Seat, benvenuti al sud.

Alessandro Marchetti Tricamo ·

BARCELLONA - Le potenzialità inespresse di Seat. Una storia conflittuale quella del marchio spagnolo all’interno del gruppo Volkswagen, per anni alla ricerca di identità e sostenibilità economica. Qualcosa però è cambiato e nel 2016 per la prima volta dopo 8 anni, il risultato operativo è arrivato in positivo: 143 milioni di euro, poco a confronto degli altri brand della galassia tedesca (Skoda in particolare) ma è comunque una inversione di tendenza. Tanto più se la crescita sembra destinata a continuare anche nel 2017: nel primo trimestre le vendite hanno registrato un +14,5% e il mese di aprile è stato archiviato con un +16%. A supportare il trend positivo, l’offensiva nel segmento suv - crossover: iniziata lo scorso anno con Ateca, continuerà con la compatta Arona a fine 2017, per poi proseguire nel 2018 con un modello più grande a 7 posti. Modelli di profitto utili a spingere il margine operativo verso il 4,5%.

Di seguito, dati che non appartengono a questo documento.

==> /design/flow/run.sh <==
#!/bin/bash
# OpenROAD 26Q1-2900-gdf79404cd8, Yosys 0.63+post, stock flow scripts
make -C /OpenROAD-flow-scripts/flow DESIGN_CONFIG=/design/flow/config.mk WORK_HOME=/design/flow/orfs finish
==> /design/flow/config.mk <==
export PLATFORM = sky130hd
export DESIGN_NAME = wbi2cslave
export DESIGN_NICKNAME = wbi2cslave
export VERILOG_FILES = /design/flow/design.v
export SDC_FILE = /design/flow/constraint.sdc
export NUM_CORES = 4
export LEC_CHECK = 1
export CORE_UTILIZATION = 50
==> /design/flow/constraint.sdc <==
current_design wbi2cslave

set clk_period 32.5
set clk_io_pct 0.2

create_clock -name clk0 -period $clk_period [get_ports {i_clk}]

set non_clock_inputs [all_inputs -no_clocks]
set_input_delay [expr $clk_period * $clk_io_pct] -clock clk0 $non_clock_inputs
set_output_delay [expr $clk_period * $clk_io_pct] -clock clk0 [all_outputs]
==> /design/flow/design.v <==
`default_nettype	none
module	wbi2cslave #(
		parameter	INITIAL_MEM = "",
		parameter [0:0]	WB_READ_ONLY  = 1'b0,
		parameter [0:0]	I2C_READ_ONLY = 1'b0,
		parameter [0:0]	AXIS_SUPPORT  = 1'b1,
		parameter [6:0]	SLAVE_ADDRESS = 7'h50,
		parameter	MEM_ADDR_BITS = 8
	) (
		input	wire		i_clk, i_reset,
		input	wire		i_wb_cyc, i_wb_stb, i_wb_we,
		input	wire	[(MEM_ADDR_BITS-3):0]	i_wb_addr,
		input	wire	[31:0]	i_wb_data,
		input	wire	[3:0]	i_wb_sel,
		output	wire		o_wb_stall,
		output	reg		o_wb_ack,
		output	reg	[31:0]	o_wb_data,
		input	wire		s_valid,
		output	wire		s_ready,
		input	wire	[7:0]	s_data,
		input	wire		s_last,
		input	wire		i_i2c_scl, i_i2c_sda,
		output	reg		o_i2c_scl, o_i2c_sda,
		output	wire	[31:0]	o_dbg
	);
	localparam [0:0] READ_ONLY = WB_READ_ONLY && I2C_READ_ONLY
							&& !AXIS_SUPPORT;
	localparam [2:0]	I2CIDLE	 = 3'h0,
				I2CSTART = 3'h1,
				I2CADDR	 = 3'h2,
				I2CSACK	 = 3'h3, 
				I2CRX	 = 3'h4, 
				I2CMACK	 = 3'h5, 
				I2CTX	 = 3'h6, 
				I2CILLEGAL= 3'h7;
	localparam	[1:0]	BUS_IDLE = 2'b00,
				BUS_READ = 2'b01,
				BUS_SEND = 2'b10;
	reg	[31:0]	mem	[0:((1<<(MEM_ADDR_BITS-2))-1)];
	reg	[4:0]	wr_stb;
	reg	[7:0]	i2c_addr;
	wire	[7:0]	wr_data;
	reg	[3:0]	r_we;
	reg	[31:0]	r_data;
	reg	[(MEM_ADDR_BITS-3):0]	r_addr;
	reg	[(2*PL-1):0]	i2c_pipe;
	reg	last_scl, last_sda;
	wire	this_scl   = i2c_pipe[(2*PL-1)];
	wire	this_sda   = i2c_pipe[(2*PL-2)];
	wire	i2c_posedge= (!last_scl)&&( this_scl);
	wire	i2c_negedge= ( last_scl)&&(!this_scl);
	wire	i2c_start  = ( last_scl)&&( this_scl)&&( last_sda)&&(!this_sda);
	wire	i2c_stop   = ( last_scl)&&( this_scl)&&(!last_sda)&&( this_sda);
	reg	[2:0]	i2c_state;
	reg	[7:0]	dreg, oreg, rd_val, i2c_rx_byte;
	wire	[7:0]	i2c_tx_byte;
	reg	[2:0]	dbits;
	reg		slave_tx_rx_n, i2c_slave_ack, i2c_rx_stb, i2c_tx_stb;
	reg	[1:0]	bus_state;
	reg		go_bus_idle, wr_complete,
			bus_rd_stb, bus_wr_stb;
	reg	[2:0]	wr_pipe;
	reg	[31:0]	pipe_mem;
	reg	[1:0]	pipe_sel;
	reg	r_trigger;
	wire	[MEM_ADDR_BITS-1:0]	axis_addr;
	initial begin
		if (INITIAL_MEM != "")
			$readmemh(INITIAL_MEM, mem);
	end
	initial	r_we = 4'h0;
	always @(posedge i_clk)
	begin
		if (!READ_ONLY)
		begin
			if ((!I2C_READ_ONLY)&&(wr_stb[4]))
			begin
				r_we <= wr_stb[3:0];
				r_addr <= i2c_addr[MEM_ADDR_BITS-1:2];
				r_data <= {(4){wr_data}};
			end else if (AXIS_SUPPORT && s_valid && s_ready)
			begin
				r_we <= (4'b1000 >> axis_addr[1:0]);
				r_addr <= axis_addr[MEM_ADDR_BITS-1:2];
				r_data <= {(4){s_data}};
			end else if ((!WB_READ_ONLY)&&(i_wb_stb)&&(i_wb_we))
			begin
				r_we <= i_wb_sel;
				r_addr <= i_wb_addr;
				r_data <= i_wb_data;
			end
		end else
			r_we <= 4'h0;
		if (i_reset)
			r_we <= 4'h0;
	end
	always @(posedge i_clk)
		o_wb_data <= mem[ i_wb_addr[(MEM_ADDR_BITS-3):0] ];
	initial	o_wb_ack = 1'b0;
	always @(posedge i_clk)
		o_wb_ack <= (i_wb_stb)&&(!o_wb_stall);
	assign	o_wb_stall = i_wb_we && ((!I2C_READ_ONLY && wr_stb[4])
						|| (AXIS_SUPPORT && s_valid));
	generate if (AXIS_SUPPORT)
	begin : GEN_AXIS_ADDR
		reg	[MEM_ADDR_BITS-1:0]	r_axis_addr;
		initial	r_axis_addr = 0;
		always @(posedge i_clk)
		if (i_reset)
			r_axis_addr <= 0;
		else if (s_valid && s_ready)
		begin
			if (s_last)
				r_axis_addr <= 0;
			else
				r_axis_addr <= axis_addr + 1;
		end
		assign	axis_addr = r_axis_addr;
	end else begin : NO_AXIS_ADDR_SUPPORT
		assign	axis_addr = 0;
	end endgenerate
	assign	s_ready = (!AXIS_SUPPORT || I2C_READ_ONLY || !wr_stb[4]);
	always @(posedge i_clk)
	if (!READ_ONLY)
	begin
		if (r_we[3])
			mem[r_addr][31:24] <= r_data[31:24];
		if (r_we[2])
			mem[r_addr][23:16] <= r_data[23:16];
		if (r_we[1])
			mem[r_addr][15: 8] <= r_data[15: 8];
		if (r_we[0])
			mem[r_addr][ 7: 0] <= r_data[ 7: 0];
	end
	localparam	PL=2;
	always @(posedge i_clk)
		i2c_pipe <= { i2c_pipe[(2*PL-3):0], i_i2c_scl, i_i2c_sda };
	always @(posedge i_clk)
	begin
		last_scl <= i2c_pipe[(2*PL-1)];
		last_sda <= i2c_pipe[(2*PL-2)];
	end
	initial	i2c_state = I2CIDLE;
	initial	o_i2c_scl = 1'b1;
	initial	o_i2c_sda = 1'b1;
	initial	i2c_slave_ack  = 1'b1;
	always	@(posedge i_clk)
	begin
		o_i2c_scl <= 1'b1;
		o_i2c_sda <= 1'b1;
		i2c_tx_stb <= 1'b0;
		i2c_rx_stb <= 1'b0;
		if (i2c_posedge)
			dreg  <= { dreg[6:0], this_sda };
		if (i2c_negedge)
			oreg  <= { oreg[6:0], oreg[0] };
		case(i2c_state)
		I2CIDLE: begin
			dbits <= 0;
			if (i2c_start)
				i2c_state <= I2CSTART;
			end
		I2CSTART: begin
			dbits <= 0;
			oreg <= 8'hff;
			if (i2c_negedge)
				i2c_state <= I2CADDR;
			end
		I2CADDR: begin
			if (i2c_negedge)
				dbits <= dbits + 1'b1;
			if ((i2c_negedge)&&(dbits == 3'h7))
			begin
				slave_tx_rx_n <= dreg[0];
				if (dreg[7:1] == SLAVE_ADDRESS)
				begin
					i2c_state <= I2CSACK;
					i2c_slave_ack <= 1'b0;
				end else begin
					i2c_state <= I2CILLEGAL;
					i2c_slave_ack <= 1'b1;
				end
			end end
		I2CSACK: begin
			dbits <= 3'h0;
			o_i2c_sda <= i2c_slave_ack;
			oreg <= rd_val;
			if (i2c_negedge)
			begin
				i2c_state <= (slave_tx_rx_n)? I2CTX:I2CRX;
				oreg <= i2c_tx_byte;
			end end
		I2CRX: begin	 
			if (i2c_negedge)
				dbits <= dbits + 1'b1;
			if ((i2c_negedge)&&(dbits == 3'h7))
			begin
				i2c_rx_byte <= dreg;
				i2c_rx_stb  <= 1'b1;
				i2c_state <= I2CSACK;
			end end
		I2CTX: begin	 
			o_i2c_sda <= oreg[7];
			if (i2c_negedge)
				dbits <= dbits + 1'b1;
			if ((i2c_negedge)&&(dbits == 3'h7))
			begin
				i2c_tx_stb <= 1'b1;
				i2c_state <= I2CMACK;
			end end
		I2CMACK: begin
			dbits <= 3'h0;
			if (i2c_negedge)
				i2c_state <= (this_sda)? I2CIDLE:I2CTX;
			oreg <= i2c_tx_byte;
			end
		I2CILLEGAL:	dbits <= 3'h0;
		endcase
		if (i2c_stop)
			i2c_state <= I2CIDLE;
		else if (i2c_start)
			i2c_state <= I2CSTART;
	end
	initial		wr_complete = 1'b0;
	initial		bus_rd_stb  = 1'b0;
	initial		bus_wr_stb  = 1'b0;
	initial		bus_state   = BUS_IDLE;
	initial		go_bus_idle = 1'b0;
	always @(posedge i_clk)
	begin
		go_bus_idle <= ((i2c_state == I2CIDLE)
				||(i2c_state == I2CSTART)
				||(i2c_state == I2CILLEGAL));
		bus_rd_stb <= 1'b0;
		bus_wr_stb <= 1'b0;
		if (go_bus_idle)
			bus_state <= BUS_IDLE;
		else case(bus_state)
		BUS_IDLE: begin
			if (i2c_rx_stb)
			begin
				i2c_addr <= i2c_rx_byte;
				bus_state <= BUS_READ;
				bus_rd_stb <= 1'b1;
			end else if (i2c_tx_stb)
			begin
				bus_state <= BUS_SEND;
				i2c_addr <= i2c_addr + 1'b1;
				bus_rd_stb <= 1'b1;
			end end
		BUS_READ: if (i2c_rx_stb)
			begin
				bus_wr_stb <= (!I2C_READ_ONLY);
			end
		BUS_SEND: if (i2c_tx_stb)
			begin
				i2c_addr <= i2c_addr + 1'b1;
				bus_rd_stb <= 1'b1;
			end
		default: begin end
		endcase
		if (wr_complete)
		begin
			i2c_addr <= i2c_addr + 1'b1;
			bus_rd_stb <= 1'b1;
		end
	end
	initial	wr_pipe     = 3'h0;
	initial	wr_complete = 1'b0;
	always @(posedge i_clk)
		wr_pipe <= { wr_pipe[1:0], bus_wr_stb };
	always @(posedge i_clk)
		wr_complete <= wr_pipe[2];
	initial	wr_stb = 5'b0;
	always @(posedge i_clk)
	if (!I2C_READ_ONLY)
	begin
		wr_stb[4]  <= bus_wr_stb;
		wr_stb[3]  <= (bus_wr_stb)&&(i2c_addr[1:0]==2'b00);
		wr_stb[2]  <= (bus_wr_stb)&&(i2c_addr[1:0]==2'b01);
		wr_stb[1]  <= (bus_wr_stb)&&(i2c_addr[1:0]==2'b10);
		wr_stb[0]  <= (bus_wr_stb)&&(i2c_addr[1:0]==2'b11);
	end
	assign	wr_data = i2c_rx_byte;
	always @(posedge i_clk)
	if(bus_rd_stb)
		pipe_mem <= mem[i2c_addr[(MEM_ADDR_BITS-1):2]];
	always @(posedge i_clk)
	if (bus_rd_stb)
		pipe_sel <= i2c_addr[1:0];
	always @(posedge i_clk)
	case(pipe_sel)
	2'b00: rd_val <= pipe_mem[31:24];
	2'b01: rd_val <= pipe_mem[23:16];
	2'b10: rd_val <= pipe_mem[15: 8];
	2'b11: rd_val <= pipe_mem[ 7: 0];
	endcase
	assign	i2c_tx_byte = rd_val;
	initial	r_trigger = 1'b0;
	always @(posedge i_clk)
		r_trigger <= i2c_start;
	assign	o_dbg = { r_trigger, (i2c_start || i2c_stop),
				(i2c_start||i2c_stop) ? {i2c_start, i2c_stop}
						: i2c_state[1:0],
			i_wb_stb, i_wb_we && i_wb_stb, o_wb_stall,
				o_wb_ack, dbits[1:0],
				(i_wb_stb ? i_wb_addr[5:0] : 6'h0),	 
			s_valid, s_ready, s_last, 1'b0, s_data,	 
			this_scl, this_sda, o_i2c_scl, o_i2c_sda	 
			};
	wire	[1:0]	unused;
	assign	unused = { i_wb_cyc, i_reset };
endmodule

Conquistare il sud dell’Europa

Più chiaro anche il compito assegnato dai tedeschi a Seat: “In Europa il gruppo Volkswagen è molto forte a nord ed est, ci sono invece potenzialità ancora non completamente espresse nei paesi del sud come Italia, Spagna ma anche Francia. Mercati dove il nostro marchio è ben radicato e può sfruttare un design più latino di quello degli altri brand”, ci spiega Luca de Meo, presidente di Seat. Una chiave per aprire nuove porte dei mercati del sud. E non solo: l’offensiva comprenderà anche “l’espansione verso il nord Africa e in seguito il Sudamerica”, continua de Meo. Una strategia supportata da un miglioramento del processo produttivo che ha le radici nell’Audi Q3: “Aver scelto di realizzare il suv nel nostro impianto di Martorell, ha consentito di aumentare la qualità costruttiva di tutti i nostri modelli che escono dallo stesso stabilimento”. E forse ora conquistare il sud diventa più facile.